EPS8L1 (EPS8-Like 1) is a protein-coding gene in humans. It is a member of the EPS8 protein family, which are known for their roles in signal transduction and regulation of the actin cytoskeleton. Specifically, EPS8L1 is involved in regulating cell morphology, cell migration, and receptor tyrosine kinase (RTK) signaling.

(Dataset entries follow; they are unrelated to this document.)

This is an optimization exercise on Yosys and OpenROAD, whose aim is small area, not a production implementation. Function was checked by simulation only, so behaviour that the tests miss may differ from the original. No activity file was given, so power comes from the tool's default toggle rates.

==> inputs of run F <==
// emtf_core_top
module emtf_core_top
(
	input  logic clk_160,
	input  logic ttc_hard_reset_rx,
	input  logic ttc_l1a_i,
	input  logic ttc_bc0_i,
	input  logic ttc_resync_i,
	input  logic ttc_ev_cnt_reset_i,
	input  logic ttc_or_cnt_reset_i,
	input  logic ttc_mpc_inject_i,
	input  logic ttc_hard_reset_i,
	input  logic mpc_inj_enable_i,
	input  logic local_inject_i,
	output logic ttc_l1a_o,
	output logic ttc_bc0_o,
	output logic ttc_resync_o,
	output logic ttc_ev_cnt_reset_o,
	output logic ttc_or_cnt_reset_o,
	output logic inject_start_o,
	input  emtf_pkg::hr_count_t mpc_link_hr_to_i,
	input  logic                mpc_links_hr_en_i,
	output logic                mpc_links_reset_o,
	input  logic                                         inj_enable_i,
	input  logic [emtf_pkg::INJECT_W-1:0]                inject_data_i,
	input  emtf_pkg::stub_word_t [emtf_pkg::N_STUBS-1:0] mpc_stub_i,
	output logic [emtf_pkg::N_STUBS*emtf_pkg::BW_QL-1:0] lct_ql_o,
	output logic [emtf_pkg::N_STUBS*emtf_pkg::BW_CP-1:0] lct_cp_o,
	output logic [emtf_pkg::N_STUBS*emtf_pkg::BW_WG-1:0] lct_wg_o,
	output logic [emtf_pkg::N_STUBS*emtf_pkg::BW_HS-1:0] lct_hs_o,
	output logic [emtf_pkg::N_STUBS-1:0]                 lct_vf_o,
	input  logic [emtf_pkg::N_TRACKS*emtf_pkg::BW_FPH-1:0]    bt_phi_i,
	input  logic [emtf_pkg::N_TRACKS*emtf_pkg::BW_TH-1:0]     bt_theta_i,
	input  logic [emtf_pkg::N_TRACKS*2*emtf_pkg::BW_FPH-1:0]  bt_delta_ph_i,
	input  logic [emtf_pkg::N_TRACKS*2*emtf_pkg::BW_TH-1:0]   bt_delta_th_i,
	input  logic [emtf_pkg::N_TRACKS*emtf_pkg::BW_RANK-1:0]   bt_rank_i,
	input  logic [emtf_pkg::N_TRACKS*emtf_pkg::BW_PT-1:0]     bt_pt_i,
	input  logic [emtf_pkg::N_TRACKS*emtf_pkg::BW_SEG-1:0]    bt_si_i,
	input  logic [emtf_pkg::N_TRACKS*emtf_pkg::BW_SIGN-1:0]   bt_sign_ph_i,
	input  logic [emtf_pkg::N_TRACKS*emtf_pkg::BW_SIGN-1:0]   bt_sign_th_i,
	input  logic [emtf_pkg::N_TRACKS*emtf_pkg::BW_CP-1:0]     bt_cpattern_i,
	output emtf_pkg::out_word_t word0_o,
	output emtf_pkg::out_word_t word1_o,
	output emtf_pkg::spy_word_t spy_word_o
);
==> flow/config.mk <==
export PLATFORM = sky130hd
export DESIGN_NAME = emtf_core_top
export DESIGN_NICKNAME = emtf_core_top
export VERILOG_FILES = /design/flow/design.v
export SDC_FILE = /design/flow/constraint.sdc
export NUM_CORES = 4
export LEC_CHECK = 0
export CAP_MARGIN = 20
export CORE_AREA = 10 10 410 410
export DIE_AREA = 0 0 420 420
export PLACE_DENSITY = 0.4
export SLEW_MARGIN = 20
==> flow/constraint.sdc <==
create_clock -name core_clock -period 6.25 [get_ports {clk_160}]
set_input_delay 1.2500 -clock core_clock [delete_from_list [all_inputs] [get_ports {clk_160}]]
set_output_delay 1.2500 -clock core_clock [all_outputs]
set_load 0.01 [all_outputs]
run.sh (not shown) runs the stock make flow with config.mk's settings and CLKGATE_MAP_FILE= SYNTH_SCRIPT=/design/flow/synth_recipe.tcl, a recipe that flattens the netlist after the stock synthesis.
==> run D (differences from run F) <==
--- a/flow/design.v
+++ b/flow/design.v
@@ -64,25 +64,16 @@
 		ttc_or = '0;
 		for (int s = 1; s < emtf_pkg::TTC_DEPTH; s++)
 			ttc_or |= ttc_sr[s];
 	end
 	always_ff @(posedge clk_160)
 	begin
-		if (ttc_hard_reset_rx)
-		begin
-			for (int s = 0; s < emtf_pkg::TTC_DEPTH; s++)
-				ttc_sr[s] <= '0;
-			ttc_str <= '0;
-		end
-		else
-		begin
-			ttc_sr[0] <= ttc_raw;
-			for (int s = 1; s < emtf_pkg::TTC_DEPTH; s++)
-				ttc_sr[s] <= ttc_sr[s-1];
-			ttc_str <= ttc_or;
-		end
+		ttc_sr[0] <= ttc_hard_reset_rx ? '0 : ttc_raw;
+		for (int s = 1; s < emtf_pkg::TTC_DEPTH; s++)
+			ttc_sr[s] <= ttc_sr[s-1];
+		ttc_str <= ttc_hard_reset_rx ? '0 : ttc_or;
 	end
 	assign {mpc_inject_str, ttc_or_cnt_reset_o, ttc_ev_cnt_reset_o,
 		ttc_bc0_o, ttc_resync_o, ttc_l1a_o, hard_reset_cmd_o} = ttc_str;
 	assign inject_start_o = (mpc_inject_str && mpc_inj_enable_i) || local_inject_i;
 endmodule
 module link_hr_timer
@@ -93,34 +84,33 @@
 	input  emtf_pkg::hr_count_t mpc_link_hr_to_i,  
 	input  logic                mpc_links_hr_en_i,
 	output logic                mpc_links_reset_o
 );
 	emtf_pkg::hr_count_t hr_cnt;
 	emtf_pkg::hr_count_t hr_cnt_nxt;
+	logic                hr_en_r;
+	logic                hr_cnt_nz;
+	assign hr_cnt_nz = hr_cnt != '0;
 	always_comb
 	begin
 		if (hard_reset_cmd_i)
 			hr_cnt_nxt = mpc_link_hr_to_i;
-		else if (hr_cnt != '0)
+		else if (hr_cnt_nz)
 			hr_cnt_nxt = hr_cnt - emtf_pkg::hr_count_t'(1);
 		else
 			hr_cnt_nxt = hr_cnt;
 	end
 	always_ff @(posedge clk_160)
 	begin
 		if (ttc_hard_reset_rx)
-		begin
-			hr_cnt            <= '0;
-			mpc_links_reset_o <= 1'b0;
-		end
+			hr_cnt <= '0;
 		else
-		begin
-			hr_cnt            <= hr_cnt_nxt;
-			mpc_links_reset_o <= (hr_cnt_nxt != '0) && mpc_links_hr_en_i;  
-		end
+			hr_cnt <= hr_cnt_nxt;
+		hr_en_r <= mpc_links_hr_en_i;
 	end
+	assign mpc_links_reset_o = hr_cnt_nz && hr_en_r;
 endmodule
 module lct_source_sel
 (
 	input  logic clk_160,
 	input  logic ttc_hard_reset_rx,
 	input  logic                                         inj_enable_i,
@@ -129,53 +119,33 @@
 	output logic [emtf_pkg::N_STUBS*emtf_pkg::BW_QL-1:0] lct_ql_o,
 	output logic [emtf_pkg::N_STUBS*emtf_pkg::BW_CP-1:0] lct_cp_o,
 	output logic [emtf_pkg::N_STUBS*emtf_pkg::BW_WG-1:0] lct_wg_o,
 	output logic [emtf_pkg::N_STUBS*emtf_pkg::BW_HS-1:0] lct_hs_o,
 	output logic [emtf_pkg::N_STUBS-1:0]                 lct_vf_o
 );
-	logic [emtf_pkg::CHAMBER_W-1:0] chamber [emtf_pkg::LCT_STATIONS*emtf_pkg::LCT_CHAMBERS];
-	emtf_pkg::stub_word_t           sel_stub [emtf_pkg::N_STUBS];
+	emtf_pkg::stub_word_t sel_stub [emtf_pkg::N_STUBS];
 	always_comb
 	begin
-		for (int st = 0; st < emtf_pkg::LCT_STATIONS; st++)
-		begin
-			for (int ch = 0; ch < emtf_pkg::LCT_CHAMBERS; ch++)
-			begin
-				chamber[st*emtf_pkg::LCT_CHAMBERS+ch] =
-					inject_data_i[(st*emtf_pkg::LCT_CHAMBERS+ch)*emtf_pkg::CHAMBER_W +: emtf_pkg::CHAMBER_W];
-				for (int sg = 0; sg < emtf_pkg::SEG_CH; sg++)  
-				begin
-					sel_stub[(st*emtf_pkg::LCT_CHAMBERS+ch)*emtf_pkg::SEG_CH+sg] = inj_enable_i ?
-						chamber[st*emtf_pkg::LCT_CHAMBERS+ch][sg*emtf_pkg::STUB_W +: emtf_pkg::STUB_W] :
-						mpc_stub_i[(st*emtf_pkg::LCT_CHAMBERS+ch)*emtf_pkg::SEG_CH+sg];
-				end
-			end
-		end
+		for (int i = 0; i < emtf_pkg::N_STUBS; i++)
+			sel_stub[i] = inj_enable_i ? inject_data_i[i*emtf_pkg::STUB_W +: emtf_pkg::STUB_W] : mpc_stub_i[i];
 	end
 	always_ff @(posedge clk_160)
 	begin
-		if (ttc_hard_reset_rx)
-		begin
-			lct_ql_o <= '0;
-			lct_cp_o <= '0;
-			lct_wg_o <= '0;
-			lct_hs_o <= '0;
-			lct_vf_o <= '0;
-		end
-		else
+		for (int i = 0; i < emtf_pkg::N_STUBS; i++)
 		begin
-			for (int i = 0; i < emtf_pkg::N_STUBS; i++)
-			begin
-				lct_ql_o[i*emtf_pkg::BW_QL +: emtf_pkg::BW_QL] <= sel_stub[i][emtf_pkg::QL_LSB +: emtf_pkg::BW_QL];
-				lct_cp_o[i*emtf_pkg::BW_CP +: emtf_pkg::BW_CP] <= sel_stub[i][emtf_pkg::CP_LSB +: emtf_pkg::BW_CP];
-				lct_wg_o[i*emtf_pkg::BW_WG +: emtf_pkg::BW_WG] <= sel_stub[i][emtf_pkg::WG_LSB +: emtf_pkg::BW_WG];
-				lct_hs_o[i*emtf_pkg::BW_HS +: emtf_pkg::BW_HS] <= sel_stub[i][emtf_pkg::HS_LSB +: emtf_pkg::BW_HS];
-				lct_vf_o[i] <= sel_stub[i][emtf_pkg::QL_LSB +: emtf_pkg::BW_QL] != '0;  
-			end
+			lct_ql_o[i*emtf_pkg::BW_QL +: emtf_pkg::BW_QL] <= sel_stub[i][emtf_pkg::QL_LSB +: emtf_pkg::BW_QL];
+			lct_cp_o[i*emtf_pkg::BW_CP +: emtf_pkg::BW_CP] <= sel_stub[i][emtf_pkg::CP_LSB +: emtf_pkg::BW_CP];
+			lct_wg_o[i*emtf_pkg::BW_WG +: emtf_pkg::BW_WG] <= sel_stub[i][emtf_pkg::WG_LSB +: emtf_pkg::BW_WG];
+			lct_hs_o[i*emtf_pkg::BW_HS +: emtf_pkg::BW_HS] <= sel_stub[i][emtf_pkg::HS_LSB +: emtf_pkg::BW_HS];
 		end
 	end
+	always_comb
+	begin
+		for (int i = 0; i < emtf_pkg::N_STUBS; i++)
+			lct_vf_o[i] = lct_ql_o[i*emtf_pkg::BW_QL +: emtf_pkg::BW_QL] != '0;
+	end
 endmodule
 module track_word_serializer
 (
 	input  logic clk_160,
 	input  logic ttc_hard_reset_rx,
 	input  logic [emtf_pkg::N_TRACKS*emtf_pkg::BW_FPH-1:0]    bt_phi_i,
@@ -189,65 +159,69 @@
 	input  logic [emtf_pkg::N_TRACKS*emtf_pkg::BW_SIGN-1:0]   bt_sign_th_i,
 	input  logic [emtf_pkg::N_TRACKS*emtf_pkg::BW_CP-1:0]     bt_cpattern_i,
 	output emtf_pkg::out_word_t word0_o,
 	output emtf_pkg::out_word_t word1_o,
 	output emtf_pkg::spy_word_t spy_word_o
 );
-	emtf_pkg::out_word_t frame_w0 [emtf_pkg::N_FRAMES];
-	emtf_pkg::out_word_t frame_w1 [emtf_pkg::N_FRAMES];
+	localparam int W1_W = emtf_pkg::BW_PT + emtf_pkg::BW_SEG + 2*emtf_pkg::BW_SIGN + emtf_pkg::BW_CP;
+	emtf_pkg::out_word_t     track_w0 [emtf_pkg::N_TRACKS];
+	logic [W1_W-1:0]         track_w1 [emtf_pkg::N_TRACKS];
+	logic [emtf_pkg::N_TRACKS-1:0] take;  
 	logic [$clog2(emtf_pkg::N_FRAMES)-1:0] frame;
-	emtf_pkg::spy_word_t spy_r;
-	emtf_pkg::spy_word_t spy_rr;
+	emtf_pkg::out_word_t     w0_nxt;
+	logic [W1_W-1:0]         w1_nxt;
+	logic [W1_W-1:0]         word1_r;
+	emtf_pkg::spy_word_t     spy_r;
+	emtf_pkg::spy_word_t     spy_rr;
 	always_comb
 	begin
-		for (int t = 0; t < emtf_pkg::N_FRAMES; t++)
-		begin
-			frame_w0[t] = '0;  
-			frame_w1[t] = '0;
-		end
 		for (int t = 0; t < emtf_pkg::N_TRACKS; t++)
 		begin
-			frame_w0[t] = {
+			track_w0[t] = {
 				bt_rank_i[t*emtf_pkg::BW_RANK +: emtf_pkg::BW_RANK],
 				bt_delta_th_i[(2*t+1)*emtf_pkg::BW_TH +: emtf_pkg::BW_TH],
 				bt_delta_th_i[2*t*emtf_pkg::BW_TH +: emtf_pkg::BW_TH],
 				bt_theta_i[t*emtf_pkg::BW_TH +: emtf_pkg::BW_TH],
 				bt_delta_ph_i[(2*t+1)*emtf_pkg::BW_FPH +: emtf_pkg::BW_FPH],
 				bt_delta_ph_i[2*t*emtf_pkg::BW_FPH +: emtf_pkg::BW_FPH],
 				bt_phi_i[t*emtf_pkg::BW_FPH +: emtf_pkg::BW_FPH]
 			};
-			frame_w1[t] = emtf_pkg::out_word_t'({
+			track_w1[t] = {
 				bt_pt_i[t*emtf_pkg::BW_PT +: emtf_pkg::BW_PT],
 				bt_si_i[t*emtf_pkg::BW_SEG +: emtf_pkg::BW_SEG],
 				bt_sign_th_i[t*emtf_pkg::BW_SIGN +: emtf_pkg::BW_SIGN],
 				bt_sign_ph_i[t*emtf_pkg::BW_SIGN +: emtf_pkg::BW_SIGN],
 				bt_cpattern_i[t*emtf_pkg::BW_CP +: emtf_pkg::BW_CP]
-			});
+			};
 		end
 	end
-	always_ff @(posedge clk_160)
+	always_comb
 	begin
-		if (ttc_hard_reset_rx)
+		for (int t = 0; t < emtf_pkg::N_TRACKS; t++)
+			take[t] = (frame == t) && !ttc_hard_reset_rx;
+		w0_nxt = '0;
+		w1_nxt = '0;
+		for (int t = 0; t < emtf_pkg::N_TRACKS; t++)
 		begin
-			frame      <= '0;
-			word0_o    <= '0;
-			word1_o    <= '0;
-			spy_r      <= '0;
-			spy_rr     <= '0;
-			spy_word_o <= '0;
+			w0_nxt |= track_w0[t] & {emtf_pkg::OUT_W{take[t]}};
+			w1_nxt |= track_w1[t] & {W1_W{take[t]}};
 		end
+	end
+	always_ff @(posedge clk_160)
+	begin
+		if (ttc_hard_reset_rx)
+			frame <= '0;
 		else
-		begin
-			word0_o    <= frame_w0[frame];
-			word1_o    <= frame_w1[frame];
-			frame      <= frame + 1'b1;  
-			spy_r      <= {word1_o, word0_o};
-			spy_rr     <= spy_r;
-			spy_word_o <= spy_rr;
-		end
+			frame <= frame + 1'b1;  
+		word0_o    <= w0_nxt;
+		word1_r    <= w1_nxt;
+		spy_r      <= {word1_o, word0_o};
+		spy_rr     <= spy_r;
+		spy_word_o <= spy_rr;
 	end
+	assign word1_o = emtf_pkg::out_word_t'(word1_r);  
 endmodule
 module emtf_core_top
 (
 	input  logic clk_160,
 	input  logic ttc_hard_reset_rx,
 	input  logic ttc_l1a_i,
==> flow/flow/run.sh (new file) <==
#!/bin/bash
# The standard layout, with the ports buffered by the smallest buffer
# and non-critical cells downsized after global routing.
set -euo pipefail
export BUFFER_PORTS_ARGS="-buffer_cell sky130_fd_sc_hd__buf_1"
export RECOVER_POWER=100
bash standard.sh finish > standard.log 2>&1
==> flow/standard.sh (new file) <==
#!/bin/bash
# synth_recipe.tcl (not shown) runs the flow's synth.tcl, then flattens the netlist and writes it again
# the make line also repeats each setting of config.mk as NAME=value (left out here)
make -C /OpenROAD-flow-scripts/flow DESIGN_CONFIG=/design/flow/config.mk WORK_HOME=/design/flow/orfs CLKGATE_MAP_FILE= SYNTH_SCRIPT=/design/flow/synth_recipe.tcl "${@:-finish}"
--- a/flow/config.mk
+++ b/flow/config.mk
@@ -4,9 +4,10 @@
 export VERILOG_FILES = /design/flow/design.v
 export SDC_FILE = /design/flow/constraint.sdc
 export NUM_CORES = 4
 export LEC_CHECK = 0
 export CAP_MARGIN = 20
 export CORE_AREA = 10 10 410 410
+export CTS_BUF_LIST = sky130_fd_sc_hd__clkbuf_4 sky130_fd_sc_hd__clkbuf_8
 export DIE_AREA = 0 0 420 420
 export PLACE_DENSITY = 0.4
 export SLEW_MARGIN = 20
removed: flow/run.sh
==> run summary <==
- In run F the area after synthesis is larger than in run D, by 20%.
- Between run F and run D, the lower hold slack is in run D (gap 100 ps).
- Of run F and run D, run F has the higher clock skew (gap 7.1 ps).
- Between run D and run F, the lower combinational power is in run D (gap about 50%, measured against run F).
- Run D completed and failed the layout checks on capacitance limit, slew limit. Run F finished with timing, DRC and antenna clean.

[static timing again, ports no longer ideal]
How much do the figures lean on ideal ports? The routed layouts below were timed once more, with nothing changed but the port constraints. Step 1 sets driving cells, clkbuf_16 on the clock port and buf_2 on the other inputs (assumed; they add their load-dependent delay and slew). Step 2 adds t to the input delays and takes it off the output delays; t is the mean of the earliest and latest rising clock arrival at the registers after step 1. Input paths then give back, and output paths get back, about the clock's delay inside the block. a / b / c = ideal ports / drivers / drivers and shift; a / b = the first two.
run	t (ns)	setup slack, ns	pins driven straight from the clock port
run F	0.755	2.518 / 2.485 / 2.485	1
run D	0.891	1.107 / 1.152 / 0.260	1
The setup slack of run D, which loses most, moves by +0.045 ns with the drivers and by -0.847 ns with both steps.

Gene and Protein Characteristics:

The EPS8L1 gene is located on chromosome 11q13.2. The protein encoded by this gene shares sequence similarity with EPS8 (epidermal growth factor receptor pathway substrate 8), a well-characterized adaptor protein involved in RTK signaling. The EPS8 protein family members contain an N-terminal phosphotyrosine-binding (PTB) domain, a central proline-rich region, and a C-terminal SH3 (Src Homology 3) domain-binding region. These domains mediate protein-protein interactions, allowing EPS8L1 to interact with various signaling molecules and cytoskeletal proteins.

Function and Role:

EPS8L1 functions as a scaffolding protein, bringing together different proteins to regulate cellular processes. Its interaction with RTKs, such as EGFR (epidermal growth factor receptor), allows it to modulate downstream signaling pathways, including the Ras/MAPK pathway. Through interactions with proteins involved in actin polymerization, EPS8L1 influences cell shape and motility. The protein is thought to play a role in processes such as wound healing and cancer metastasis.

Clinical Significance:

While the specific role of EPS8L1 in human diseases is still being investigated, dysregulation of its expression and/or function has been implicated in certain cancers. Further research is needed to fully elucidate the clinical significance of EPS8L1 and its potential as a therapeutic target.

References:

• (Specific scientific publications related to EPS8L1 would be listed here in a real encyclopedia entry.)